I am just throwing these scraps out there because of the first line in part 2. By Spengler, “Added to this [the Germanic failure to grasp real politics] is the universal dread of reality. We “pale-faces” have it, all of us, although we are seldom, and most of us never, conscious of it.”
Where Gooch supposed the tendency of people of European origin to engage in ideology at the most impractical times was a legacy of Neanderthal psychology, Spengler lays it at the door of modernity, the cutting off of the human from the natural experiencing of destiny, time and death. Could Gooch and Spengler have been pointing to the same phenomena, of a strand of humanity dislocated from its natural habitat to the point where it is assailed by a creeping sense of dread—perhaps becoming obsessed with zombie fiction, with post apocalyptic action movies, with dystopian science-fiction, with utopian ideologies, with savior tyrants like Hitler or Obama?

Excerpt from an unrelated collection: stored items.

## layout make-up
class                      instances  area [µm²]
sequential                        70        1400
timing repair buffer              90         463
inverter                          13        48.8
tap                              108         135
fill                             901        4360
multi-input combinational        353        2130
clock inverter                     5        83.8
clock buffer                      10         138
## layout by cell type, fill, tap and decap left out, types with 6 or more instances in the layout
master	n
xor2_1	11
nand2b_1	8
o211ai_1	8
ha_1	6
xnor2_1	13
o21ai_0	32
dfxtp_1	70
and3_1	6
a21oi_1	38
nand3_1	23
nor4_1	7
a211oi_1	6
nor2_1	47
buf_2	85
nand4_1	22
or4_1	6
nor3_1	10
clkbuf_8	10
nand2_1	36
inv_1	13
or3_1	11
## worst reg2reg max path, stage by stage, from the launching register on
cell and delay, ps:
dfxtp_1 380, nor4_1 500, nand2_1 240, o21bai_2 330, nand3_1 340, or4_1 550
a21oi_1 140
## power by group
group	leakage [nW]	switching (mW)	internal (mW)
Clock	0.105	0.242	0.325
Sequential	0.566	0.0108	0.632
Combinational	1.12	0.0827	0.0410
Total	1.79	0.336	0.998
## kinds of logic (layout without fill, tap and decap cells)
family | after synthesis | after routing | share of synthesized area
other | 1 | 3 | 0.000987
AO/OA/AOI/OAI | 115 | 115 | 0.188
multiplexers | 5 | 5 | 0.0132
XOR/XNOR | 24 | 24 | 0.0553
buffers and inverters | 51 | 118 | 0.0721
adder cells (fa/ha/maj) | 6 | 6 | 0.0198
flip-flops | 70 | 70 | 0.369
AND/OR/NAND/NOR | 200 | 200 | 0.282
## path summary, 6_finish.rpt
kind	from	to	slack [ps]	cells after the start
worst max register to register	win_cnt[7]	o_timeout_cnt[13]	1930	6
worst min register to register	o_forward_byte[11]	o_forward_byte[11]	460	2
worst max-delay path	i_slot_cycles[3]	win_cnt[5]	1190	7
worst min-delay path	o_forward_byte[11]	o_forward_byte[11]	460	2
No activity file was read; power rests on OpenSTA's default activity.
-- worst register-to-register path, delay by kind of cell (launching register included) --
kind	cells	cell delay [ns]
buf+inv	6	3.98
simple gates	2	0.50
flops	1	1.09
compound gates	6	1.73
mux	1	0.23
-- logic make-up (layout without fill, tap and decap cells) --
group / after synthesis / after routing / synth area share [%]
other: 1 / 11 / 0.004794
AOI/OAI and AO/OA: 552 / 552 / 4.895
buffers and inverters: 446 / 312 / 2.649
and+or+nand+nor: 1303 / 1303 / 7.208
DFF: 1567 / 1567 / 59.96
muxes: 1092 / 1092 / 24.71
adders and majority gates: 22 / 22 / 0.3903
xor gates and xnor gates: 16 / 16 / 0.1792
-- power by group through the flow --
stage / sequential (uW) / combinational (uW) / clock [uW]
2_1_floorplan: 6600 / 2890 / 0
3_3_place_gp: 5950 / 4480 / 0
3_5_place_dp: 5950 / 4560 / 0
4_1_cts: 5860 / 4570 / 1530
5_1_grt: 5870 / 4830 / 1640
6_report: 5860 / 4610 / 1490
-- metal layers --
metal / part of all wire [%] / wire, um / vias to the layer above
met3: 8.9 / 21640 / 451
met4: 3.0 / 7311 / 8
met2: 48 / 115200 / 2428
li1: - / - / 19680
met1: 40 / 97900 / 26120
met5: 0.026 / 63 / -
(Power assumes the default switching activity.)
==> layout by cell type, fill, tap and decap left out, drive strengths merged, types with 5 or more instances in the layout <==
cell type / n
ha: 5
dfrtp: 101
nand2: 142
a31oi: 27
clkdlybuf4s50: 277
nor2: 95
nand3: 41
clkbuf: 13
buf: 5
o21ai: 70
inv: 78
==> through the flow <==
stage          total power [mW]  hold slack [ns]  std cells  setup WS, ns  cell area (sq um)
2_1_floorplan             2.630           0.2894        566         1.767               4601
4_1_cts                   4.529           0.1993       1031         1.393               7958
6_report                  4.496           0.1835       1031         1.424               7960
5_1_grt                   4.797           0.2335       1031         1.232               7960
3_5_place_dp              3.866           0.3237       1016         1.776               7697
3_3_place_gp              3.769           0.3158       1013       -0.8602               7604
### config.mk
export PLATFORM = sky130hd
export DESIGN_NAME = ucode_sequencer
export DESIGN_NICKNAME = d
export VERILOG_FILES = /design/src/rtl/ucode_sequencer_pkg.sv /design/src/rtl/ucode_rom.sv /design/src/rtl/ucode_sequencer.sv
export SDC_FILE = /design/constraint.sdc
export NUM_CORES = 1
export LEC_CHECK = 0
export ABC_AREA = 1
export ABC_CLOCK_PERIOD_IN_PS = 1700
export CORE_MARGIN = 1.5
export CORE_UTILIZATION = 41
export CTS_CLUSTER_DIAMETER = 80
export DETAILED_ROUTE_END_ITERATION = 12
export PLACE_DENSITY = 0.72
export SETUP_SLACK_MARGIN = 0.5
export SLEW_MARGIN = 25
export SYNTH_ARGS = -nofsm -noshare
export SYNTH_HDL_FRONTEND = slang
export SYNTH_SLANG_ARGS = --single-unit
### constraint.sdc
create_clock -name clk -period 1.7 [get_ports clk]
set_clock_uncertainty 0.05 [all_clocks]
set_input_delay 0.34 -clock clk [delete_from_list [all_inputs] [get_ports clk]]
set_output_delay 0.34 -clock clk [all_outputs]
set_load 0.05 [all_outputs]
### src/rtl/ucode_sequencer_pkg.sv
`default_nettype none
// Shared encodings for the microcode sequencer: FSM states, ROM word layout,
// operand-selector codes and the macro-marker bit.
package ucode_sequencer_pkg;

  typedef enum logic [2:0] {
    ST_IDLE  = 3'd0,
    ST_PASS  = 3'd1,
    ST_ENTER = 3'd2,
    ST_RUN   = 3'd3,
    ST_EXIT  = 3'd4
  } state_t;

  localparam int OP_W  = 8;
  localparam int REG_W = 4;
  localparam int SEL_W = REG_W + 1;

  // ROM word layout, LSB first: last, write, rs2_sel, rs1_sel, rd_sel, op
  localparam int LAST_OFS  = 0;
  localparam int WRITE_OFS = 1;
  localparam int RS2_OFS   = 2;
  localparam int RS1_OFS   = RS2_OFS + SEL_W;
  localparam int RD_OFS    = RS1_OFS + SEL_W;
  localparam int OP_OFS    = RD_OFS + SEL_W;
  localparam int WORD_W    = OP_OFS + OP_W;

  localparam logic             SEL_LIT   = 1'b0;
  localparam logic             SEL_MACRO = 1'b1;
  localparam logic [SEL_W-1:0] SEL_M     = {SEL_MACRO, {REG_W{1'b0}}};

  localparam int MACRO_BIT = 7;

  typedef struct packed {
    logic             valid;
    logic [OP_W-1:0]  op;
    logic [REG_W-1:0] rd;
    logic [REG_W-1:0] rs1;
    logic [REG_W-1:0] rs2;
    logic             write;
    logic             last;
    logic             flag;
  } uop_out_t;

  function automatic logic [SEL_W-1:0] sel_lit(input logic [REG_W-1:0] idx);
    return {SEL_LIT, idx};
  endfunction

  function automatic logic [WORD_W-1:0] mk_word(
    input logic [OP_W-1:0]  op,
    input logic [SEL_W-1:0] rd,
    input logic [SEL_W-1:0] rs1,
    input logic [SEL_W-1:0] rs2,
    input logic             wr,
    input logic             last
  );
    logic [WORD_W-1:0] w;
    w = '0;
    w[OP_OFS +: OP_W]   = op;
    w[RD_OFS +: SEL_W]  = rd;
    w[RS1_OFS +: SEL_W] = rs1;
    w[RS2_OFS +: SEL_W] = rs2;
    w[WRITE_OFS]        = wr;
    w[LAST_OFS]         = last;
    return w;
  endfunction

  function automatic logic [REG_W-1:0] resolve_sel(
    input logic [SEL_W-1:0] sel,
    input logic [REG_W-1:0] macro_idx
  );
    return (sel[SEL_W-1] == SEL_MACRO) ? macro_idx : sel[REG_W-1:0];
  endfunction

endpackage
`default_nettype wire

### src/rtl/ucode_rom.sv
`default_nettype none
// Combinational microcode store: 16-entry macro entry table plus the
// 2**UPC_W-word micro-op ROM.
module ucode_rom
  import ucode_sequencer_pkg::*;
#(
  parameter int UPC_W = 6
) (
  input  logic [3:0]        entry_idx_i,
  output logic [UPC_W-1:0]  entry_upc_o,
  input  logic [UPC_W-1:0]  upc_i,
  output logic [WORD_W-1:0] word_o
);

  // Unprogrammed words never terminate, so a stray entry trips the watchdog.
  localparam logic [WORD_W-1:0] FILL_WORD =
    mk_word(8'h7F, sel_lit(4'h0), sel_lit(4'h0), sel_lit(4'h0), 1'b0, 1'b0);

  always_comb begin
    entry_upc_o = '0;
    case (entry_idx_i)
      4'd1:    entry_upc_o = UPC_W'(4);
      4'd2:    entry_upc_o = UPC_W'(32);
      4'd3:    entry_upc_o = UPC_W'(62);
      4'd4:    entry_upc_o = UPC_W'(8);
      default: entry_upc_o = '0;
    endcase
  end

  always_comb begin
    word_o = FILL_WORD;
    case (upc_i)
      UPC_W'(0): word_o = mk_word(8'h40, SEL_M, SEL_M, SEL_M, 1'b1, 1'b1);
      UPC_W'(4): word_o = mk_word(8'h50, sel_lit(4'hE), SEL_M, sel_lit(4'h1), 1'b1, 1'b0);
      UPC_W'(5): word_o = mk_word(8'h51, sel_lit(4'hD), sel_lit(4'hE), SEL_M, 1'b0, 1'b0);
      UPC_W'(6): word_o = mk_word(8'h52, SEL_M, sel_lit(4'hD), sel_lit(4'hE), 1'b1, 1'b1);
      UPC_W'(8): word_o = mk_word(8'h60, sel_lit(4'h2), SEL_M, sel_lit(4'h3), 1'b1, 1'b0);
      UPC_W'(9): word_o = mk_word(8'h61, sel_lit(4'h4), sel_lit(4'hE), SEL_M, 1'b1, 1'b1);
      default:   word_o = FILL_WORD;
    endcase
  end

endmodule
`default_nettype wire

### src/rtl/ucode_sequencer.sv
`default_nettype none
// Microcode sequencer: passes plain ops through with one cycle of latency and
// expands bit7-marked macros into ROM micro-op sequences on a ghost register file.
module ucode_sequencer
  import ucode_sequencer_pkg::*;
#(
  parameter int UPC_W    = 6,
  parameter int MAX_UOPS = 32
) (
  input  logic       clk,
  input  logic       rst,
  input  logic       instr_valid,
  output logic       instr_ready,
  input  logic [7:0] opcode,
  input  logic [3:0] macro_rd,
  input  logic [3:0] macro_rs1,
  input  logic [3:0] macro_rs2,
  input  logic       pipe_stall,
  output logic       uop_valid,
  output logic [7:0] uop_op,
  output logic [3:0] uop_rd,
  output logic [3:0] uop_rs1,
  output logic [3:0] uop_rs2,
  output logic       uop_write,
  output logic       ucode_flag,
  output logic       ucode_err
);

  localparam int              CNT_W     = $clog2(MAX_UOPS + 1);
  localparam logic [CNT_W-1:0] CNT_LIMIT = CNT_W'(MAX_UOPS);

  state_t            state_q, state_d;
  logic [UPC_W-1:0]  upc_q, upc_d;
  logic [CNT_W-1:0]  cnt_q, cnt_d, cnt_inc;
  logic              enter_q, enter_d;
  logic              err_q, err_d;
  logic [REG_W-1:0]  mrd_q, mrd_d, mrs1_q, mrs1_d, mrs2_q, mrs2_d;
  uop_out_t          out_q, out_d, rom_uop;
  logic [UPC_W-1:0]  rom_addr, entry_upc;
  logic [WORD_W-1:0] rom_word;

  assign instr_ready = ((state_q == ST_IDLE) || (state_q == ST_PASS)) && !pipe_stall;
  assign cnt_inc     = cnt_q + CNT_W'(1);
  // In RUN the output register is refilled with the word after the one on display.
  assign rom_addr    = (state_q == ST_RUN) ? upc_q + UPC_W'(1) : upc_q;

  ucode_rom #(.UPC_W(UPC_W)) u_rom (
    .entry_idx_i (opcode[3:0]),
    .entry_upc_o (entry_upc),
    .upc_i       (rom_addr),
    .word_o      (rom_word)
  );

  always_comb begin
    rom_uop       = '0;
    rom_uop.valid = 1'b1;
    rom_uop.op    = rom_word[OP_OFS +: OP_W];
    rom_uop.rd    = resolve_sel(rom_word[RD_OFS +: SEL_W], mrd_q);
    rom_uop.rs1   = resolve_sel(rom_word[RS1_OFS +: SEL_W], mrs1_q);
    rom_uop.rs2   = resolve_sel(rom_word[RS2_OFS +: SEL_W], mrs2_q);
    rom_uop.write = rom_word[WRITE_OFS];
    rom_uop.last  = rom_word[LAST_OFS];
    rom_uop.flag  = 1'b1;
  end

  always_comb begin
    state_d = state_q;
    upc_d   = upc_q;
    cnt_d   = cnt_q;
    enter_d = enter_q;
    err_d   = err_q;
    mrd_d   = mrd_q;
    mrs1_d  = mrs1_q;
    mrs2_d  = mrs2_q;
    out_d   = out_q;
    case (state_q)
      ST_IDLE, ST_PASS: begin
        if (!pipe_stall) begin
          out_d   = '0;
          state_d = ST_IDLE;
          if (instr_valid) begin
            if (opcode[MACRO_BIT]) begin
              state_d    = ST_ENTER;
              upc_d      = entry_upc;
              cnt_d      = '0;
              enter_d    = 1'b0;
              mrd_d      = macro_rd;
              mrs1_d     = macro_rs1;
              mrs2_d     = macro_rs2;
              out_d.flag = 1'b1;
            end else begin
              state_d     = ST_PASS;
              out_d.valid = 1'b1;
              out_d.op    = opcode;
              out_d.rd    = macro_rd;
              out_d.rs1   = macro_rs1;
              out_d.rs2   = macro_rs2;
              out_d.write = 1'b1;
            end
          end
        end
      end
      ST_ENTER: begin
        enter_d = 1'b1;
        if (enter_q) begin
          state_d = ST_RUN;
          out_d   = rom_uop;
        end
      end
      ST_RUN: begin
        if (!pipe_stall) begin
          upc_d = upc_q + UPC_W'(1);
          cnt_d = cnt_inc;
          if (out_q.last) begin
            state_d = ST_EXIT;
            out_d   = '0;
          end else if (cnt_inc == CNT_LIMIT) begin
            state_d = ST_EXIT;
            err_d   = 1'b1;
            out_d   = '0;
          end else begin
            out_d = rom_uop;
          end
        end
      end
      ST_EXIT: begin
        state_d = ST_IDLE;
        out_d   = '0;
      end
      default: begin
        state_d = ST_IDLE;
        out_d   = '0;
      end
    endcase
  end

  always_ff @(posedge clk or negedge rst) begin
    if (!rst) begin
      state_q <= ST_IDLE;
      upc_q   <= '0;
      cnt_q   <= '0;
      enter_q <= 1'b0;
      err_q   <= 1'b0;
      mrd_q   <= '0;
      mrs1_q  <= '0;
      mrs2_q  <= '0;
      out_q   <= '0;
    end else begin
      state_q <= state_d;
      upc_q   <= upc_d;
      cnt_q   <= cnt_d;
      enter_q <= enter_d;
      err_q   <= err_d;
      mrd_q   <= mrd_d;
      mrs1_q  <= mrs1_d;
      mrs2_q  <= mrs2_d;
      out_q   <= out_d;
    end
  end

  assign uop_valid  = out_q.valid;
  assign uop_op     = out_q.op;
  assign uop_rd     = out_q.rd;
  assign uop_rs1    = out_q.rs1;
  assign uop_rs2    = out_q.rs2;
  assign uop_write  = out_q.write;
  assign ucode_flag = out_q.flag;
  assign ucode_err  = err_q;

endmodule
`default_nettype wire
### config.mk
export PLATFORM = sky130hd
export DESIGN_NAME = tdc_hit_buffer_flat
export DESIGN_NICKNAME = d
export VERILOG_FILES = /design/src/rtl/tdc_hit_pkg.sv /design/src/rtl/tdc_hit_buffer_if.sv /design/src/rtl/tdc_sync_fifo.sv /design/src/rtl/tdc_hit_buffer.sv /design/src/flat_wrapper.sv
export SDC_FILE = /design/constraint.sdc
export NUM_CORES = 1
export LEC_CHECK = 0
export CAP_MARGIN = 10
export CELL_PAD_IN_SITES_DETAIL_PLACEMENT = 0
export CELL_PAD_IN_SITES_GLOBAL_PLACEMENT = 2
export CORE_ASPECT_RATIO = 2
export CORE_MARGIN = 3
export CORE_UTILIZATION = 45
export CTS_BUF_LIST = sky130_fd_sc_hd__clkbuf_16
export DETAILED_ROUTE_END_ITERATION = 16
export GPL_ROUTABILITY_DRIVEN = 0
export PLACE_DENSITY_LB_ADDON = 0.1
export SYNTH_ARGS = -nofsm -noshare
export SYNTH_HDL_FRONTEND = slang
export SYNTH_SLANG_ARGS = --single-unit
### constraint.sdc
create_clock -name clk40M -period 9.3 [get_ports clk40M]
set_clock_uncertainty 0.05 [all_clocks]
set_input_delay 0.93 -clock clk40M [delete_from_list [all_inputs] [get_ports clk40M]]
set_output_delay 0.93 -clock clk40M [all_outputs]
set_load 0.005 [all_outputs]
### src/rtl/tdc_hit_pkg.sv
// Shared widths, field positions and encoder sentinel codes for the TDC hit buffer.
// Included by the hit buffer, its output interface and the testbench.
package tdc_hit_pkg;

    localparam int TDC_CODE_W = 12;
    localparam int WORD_W     = 24;

    localparam int OVF_BIT    = 23;
    localparam int BCID_MSB   = 22;
    localparam int BCID_LSB   = 12;
    localparam int CODE_MSB   = 11;
    localparam int BCID_FW    = BCID_MSB - BCID_LSB + 1;

    // Encoder emits these when the hit is invalid or the delay line saturated.
    localparam logic [TDC_CODE_W-1:0] INVALID_LO = 12'h000;
    localparam logic [TDC_CODE_W-1:0] INVALID_HI = 12'hFFF;

    typedef struct packed {
        logic                  ovf;
        logic [BCID_FW-1:0]    bcid;
        logic [CODE_MSB:0]     code;
    } hit_word_t;

    function automatic logic code_invalid(input logic [TDC_CODE_W-1:0] code);
        return (code == INVALID_LO) || (code == INVALID_HI);
    endfunction

endpackage

### src/rtl/tdc_hit_buffer_if.sv
// Readout stream from the hit buffer to the serializer (valid/ready).
// The master drives dout/dout_valid; the slave answers with dout_ready.
interface tdc_hit_buffer_if;
    import tdc_hit_pkg::*;

    logic [WORD_W-1:0] dout;
    logic              dout_valid;
    logic              dout_ready;

    modport master (
        output dout,
        output dout_valid,
        input  dout_ready
    );

    modport slave (
        input  dout,
        input  dout_valid,
        output dout_ready
    );

endinterface

### src/rtl/tdc_sync_fifo.sv
// Generic synchronous first-word-fall-through FIFO with wrap-bit pointers and registered count.
// Latency: a write is visible on rd_data the cycle after its edge; no write-to-read bypass.
// Backpressure: writes are refused when full unless a read pops in the same cycle.
module tdc_sync_fifo #(
    parameter int WIDTH = 24,
    parameter int DEPTH = 16
) (
    input  logic                     clk,
    input  logic                     rst_n,
    input  logic                     wr_en,
    input  logic [WIDTH-1:0]         wr_data,
    input  logic                     rd_en,
    output logic [WIDTH-1:0]         rd_data,
    output logic                     full,
    output logic                     empty,
    output logic [$clog2(DEPTH):0]   count
);

    localparam int AW = $clog2(DEPTH);

    logic [WIDTH-1:0] mem [DEPTH];
    logic [AW:0]      wr_ptr;
    logic [AW:0]      rd_ptr;
    logic             do_wr;
    logic             do_rd;

    assign empty = (wr_ptr == rd_ptr);
    assign full  = (wr_ptr[AW] != rd_ptr[AW]) && (wr_ptr[AW-1:0] == rd_ptr[AW-1:0]);

    // When full, the slot being written is the one being popped this cycle.
    assign do_rd = rd_en && !empty;
    assign do_wr = wr_en && (!full || do_rd);

    always_ff @(posedge clk) begin
        if (!rst_n) begin
            wr_ptr <= '0;
            rd_ptr <= '0;
            count  <= '0;
        end else begin
            if (do_wr) begin
                wr_ptr <= wr_ptr + (AW+1)'(1);
            end
            if (do_rd) begin
                rd_ptr <= rd_ptr + (AW+1)'(1);
            end
            case ({do_wr, do_rd})
                2'b10:   count <= count + (AW+1)'(1);
                2'b01:   count <= count - (AW+1)'(1);
                default: count <= count;
            endcase
        end
    end

    always_ff @(posedge clk) begin
        if (do_wr) begin
            mem[wr_ptr[AW-1:0]] <= wr_data;
        end
    end

    // Gate with empty so the output reads zero after reset, not stale storage.
    assign rd_data = empty ? '0 : mem[rd_ptr[AW-1:0]];

endmodule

Spengler points up the symptoms:
“He has become too wide awake, too accustomed to ponder perpetually over yesterday and tomorrow, and cannot bear that which he sees and is forced to see: the relentless course of things, senseless chance, and real history striding pitilessly through the centuries into which the individual with his tiny scrap of private life is irrevocably born at the appointed place…Like a grotesque ostrich he buries his head in hopes, ideals, and cowardly optimism…We sing in the woods at night because we are afraid. Similarly, the cowardice of cities shouts its apparent optimism to the world at large for [e]very fear. Reality is no longer to be borne. The wish-picture of the future is set in place of facts…”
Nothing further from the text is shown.